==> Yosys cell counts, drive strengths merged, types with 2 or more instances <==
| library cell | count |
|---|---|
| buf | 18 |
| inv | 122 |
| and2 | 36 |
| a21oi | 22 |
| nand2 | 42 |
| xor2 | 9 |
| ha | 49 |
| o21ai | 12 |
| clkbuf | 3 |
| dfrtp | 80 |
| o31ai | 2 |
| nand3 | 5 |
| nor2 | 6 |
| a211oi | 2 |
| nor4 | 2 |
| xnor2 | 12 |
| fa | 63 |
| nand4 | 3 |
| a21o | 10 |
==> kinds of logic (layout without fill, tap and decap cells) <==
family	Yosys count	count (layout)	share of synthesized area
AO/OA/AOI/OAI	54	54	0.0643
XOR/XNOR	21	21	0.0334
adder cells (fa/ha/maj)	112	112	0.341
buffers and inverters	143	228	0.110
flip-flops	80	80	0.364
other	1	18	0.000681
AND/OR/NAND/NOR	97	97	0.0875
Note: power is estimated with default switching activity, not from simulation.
$ cat src/rtl/sdram_port_arbiter.sv
// sdram_port_arbiter: shares one 8-bit SDRAM transaction port between the boot
// loader, the video fetch and the CPU. Fixed priority boot > vid > cpu, a CPU
// starvation guard, and a watchdog that aborts transactions the controller never acks.
module sdram_port_arbiter #(
  parameter int unsigned STARVE_MAX = 4,
  parameter int unsigned TIMEOUT    = 31,
  parameter logic [6:0]  VID_PAGE   = 7'h02
) (
  input  logic        clk_sys,
  input  logic        RESET_n,
  input  logic        boot_req,
  input  logic [22:0] boot_addr,
  input  logic [1:0]  boot_bank,
  input  logic [7:0]  boot_din,
  output logic        boot_ack,
  input  logic        vid_req,
  input  logic [15:0] vid_addr,
  output logic        vid_ack,
  output logic [7:0]  vid_dout,
  input  logic        cpu_req,
  input  logic        cpu_we,
  input  logic [22:0] cpu_addr,
  input  logic [1:0]  cpu_bank,
  input  logic [7:0]  cpu_din,
  output logic        cpu_ack,
  output logic [7:0]  cpu_dout,
  output logic        mem_req,
  output logic        mem_we,
  output logic [22:0] mem_addr,
  output logic [1:0]  mem_bank,
  output logic [7:0]  mem_din,
  input  logic        mem_ack,
  input  logic [7:0]  mem_dout,
  output logic        err
);

  localparam int unsigned SW = $clog2(STARVE_MAX + 1);
  localparam int unsigned WW = $clog2(TIMEOUT + 1);

  typedef enum logic [1:0] {S_IDLE, S_ISSUE, S_DONE} state_t;
  typedef enum logic [1:0] {W_NONE, W_BOOT, W_VID, W_CPU} owner_t;

  state_t        state, state_d;
  owner_t        owner, owner_d, grant;
  logic [SW-1:0] starve, starve_d;
  logic [WW-1:0] wdog, wdog_d;
  logic          starve_full;
  logic          finish;
  logic [7:0]    rd_data;

  logic          mem_req_d, mem_we_d;
  logic [22:0]   mem_addr_d;
  logic [1:0]    mem_bank_d;
  logic [7:0]    mem_din_d;
  logic          boot_ack_d, vid_ack_d, cpu_ack_d;
  logic [7:0]    vid_dout_d, cpu_dout_d;
  logic          err_d;

  assign starve_full = (starve == SW'(STARVE_MAX));

  // Next-state, grant selection, watchdog and completion handling
  always_comb begin
    state_d    = state;
    owner_d    = owner;
    starve_d   = starve;
    wdog_d     = wdog;
    mem_req_d  = mem_req;
    mem_we_d   = mem_we;
    mem_addr_d = mem_addr;
    mem_bank_d = mem_bank;
    mem_din_d  = mem_din;
    boot_ack_d = 1'b0;
    vid_ack_d  = 1'b0;
    cpu_ack_d  = 1'b0;
    vid_dout_d = vid_dout;
    cpu_dout_d = cpu_dout;
    err_d      = err;
    grant      = W_NONE;
    finish     = 1'b0;
    rd_data    = mem_ack ? mem_dout : 8'hFF;

    case (state)
      S_IDLE: begin
        if (boot_req)                    grant = W_BOOT;
        else if (cpu_req && starve_full) grant = W_CPU;
        else if (vid_req)                grant = W_VID;
        else if (cpu_req)                grant = W_CPU;

        if (grant != W_NONE) begin
          state_d   = S_ISSUE;
          owner_d   = grant;
          wdog_d    = '0;
          mem_req_d = 1'b1;
        end

        case (grant)
          W_BOOT: begin
            mem_addr_d = boot_addr;
            mem_bank_d = boot_bank;
            mem_din_d  = boot_din;
            mem_we_d   = 1'b1;
          end
          W_VID: begin
            mem_addr_d = {VID_PAGE, vid_addr};
            mem_bank_d = 2'b00;
            mem_din_d  = 8'h00;
            mem_we_d   = 1'b0;
          end
          W_CPU: begin
            mem_addr_d = cpu_addr;
            mem_bank_d = cpu_bank;
            mem_din_d  = cpu_din;
            mem_we_d   = cpu_we;
          end
          default: ;
        endcase

        // A boot grant with the CPU waiting leaves the starvation count alone
        if (grant == W_VID && cpu_req) begin
          if (!starve_full) starve_d = starve + SW'(1);
        end else if (grant == W_CPU || (grant != W_NONE && !cpu_req)) begin
          starve_d = '0;
        end
      end

      S_ISSUE: begin
        // mem_ack on the final watchdog cycle still counts as a normal completion
        if (mem_ack) begin
          finish = 1'b1;
        end else if (wdog == WW'(TIMEOUT - 1)) begin
          finish = 1'b1;
          err_d  = 1'b1;
        end else begin
          wdog_d = wdog + WW'(1);
        end

        if (finish) begin
          mem_req_d = 1'b0;
          state_d   = S_DONE;
          case (owner)
            W_BOOT: boot_ack_d = 1'b1;
            W_VID: begin
              vid_ack_d  = 1'b1;
              vid_dout_d = rd_data;
            end
            W_CPU: begin
              cpu_ack_d = 1'b1;
              if (!mem_we) cpu_dout_d = rd_data;
            end
            default: ;
          endcase
        end
      end

      S_DONE: state_d = S_IDLE;

      default: state_d = S_IDLE;
    endcase
  end

  // State and output registers with synchronous active-low reset
  always_ff @(posedge clk_sys) begin
    if (!RESET_n) begin
      state    <= S_IDLE;
      owner    <= W_NONE;
      starve   <= '0;
      wdog     <= '0;
      mem_req  <= 1'b0;
      mem_we   <= 1'b0;
      mem_addr <= '0;
      mem_bank <= '0;
      mem_din  <= '0;
      boot_ack <= 1'b0;
      vid_ack  <= 1'b0;
      cpu_ack  <= 1'b0;
      vid_dout <= 8'hFF;
      cpu_dout <= 8'hFF;
      err      <= 1'b0;
    end else begin
      state    <= state_d;
      owner    <= owner_d;
      starve   <= starve_d;
      wdog     <= wdog_d;
      mem_req  <= mem_req_d;
      mem_we   <= mem_we_d;
      mem_addr <= mem_addr_d;
      mem_bank <= mem_bank_d;
      mem_din  <= mem_din_d;
      boot_ack <= boot_ack_d;
      vid_ack  <= vid_ack_d;
      cpu_ack  <= cpu_ack_d;
      vid_dout <= vid_dout_d;
      cpu_dout <= cpu_dout_d;
      err      <= err_d;
    end
  end

endmodule
## config.mk

```make
export PLATFORM = sky130hd
export DESIGN_NAME = accum_wb_streamer_flat
export DESIGN_NICKNAME = d
export VERILOG_FILES = /design/src/rtl/accum_pkg.sv /design/src/rtl/accum_wb_streamer_if.sv /design/src/rtl/accum_wb_streamer_fifo.sv /design/src/rtl/accum_wb_streamer.sv /design/src/flat_wrapper.sv
export SDC_FILE = /design/constraint.sdc
export NUM_CORES = 1
export LEC_CHECK = 0
export CAP_MARGIN = 0
export CORE_UTILIZATION = 56
export CTS_CLUSTER_DIAMETER = 200
export DETAILED_ROUTE_END_ITERATION = 16
export GPL_ROUTABILITY_DRIVEN = 0
export PLACE_DENSITY = 0.9
export SETUP_SLACK_MARGIN = 0.4
export SKIP_CTS_REPAIR_TIMING = 1
export SLEW_MARGIN = 15
export SYNTH_ARGS = -nofsm -noshare
export SYNTH_HDL_FRONTEND = slang
export SYNTH_SLANG_ARGS = --single-unit
```

## constraint.sdc

```tcl
create_clock -name clk -period 3.25 [get_ports clk]
set_clock_uncertainty 0.2 [all_clocks]
set_input_delay 0.65 -clock clk [delete_from_list [all_inputs] [get_ports clk]]
set_output_delay 0.65 -clock clk [all_outputs]
set_load 0.05 [all_outputs]
```
File: config.mk
export PLATFORM = sky130hd
export DESIGN_NAME = rom_uploader
export DESIGN_NICKNAME = d
export VERILOG_FILES = /design/src/rtl/rom_uploader.sv
export SDC_FILE = /design/constraint.sdc
export NUM_CORES = 1
export LEC_CHECK = 0
export CORE_ASPECT_RATIO = 1.25
export CORE_MARGIN = 2
export CORE_UTILIZATION = 47
export DETAILED_ROUTE_END_ITERATION = 6
export GPL_TIMING_DRIVEN = 0
export PLACE_DENSITY = 0.77
export SYNTH_ARGS = -nofsm -noshare
export SYNTH_HDL_FRONTEND = slang
export SYNTH_SLANG_ARGS = --single-unit
File: constraint.sdc
create_clock -name clk_sys_131_072 -period 2.1 [get_ports clk_sys_131_072]
set_clock_uncertainty 0.15 [all_clocks]
set_input_delay 0.63 -clock clk_sys_131_072 [delete_from_list [all_inputs] [get_ports clk_sys_131_072]]
set_output_delay 0.63 -clock clk_sys_131_072 [all_outputs]
set_load 0.02 [all_outputs]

> [DIRECTIONS FOR THIS TASK]:
Return all lines of the material above in which the word "cells" occurs.

> [WRITTEN SOLUTION]:
==> kinds of logic (layout without fill, tap and decap cells) <==
adder cells (fa/ha/maj)	112	112	0.341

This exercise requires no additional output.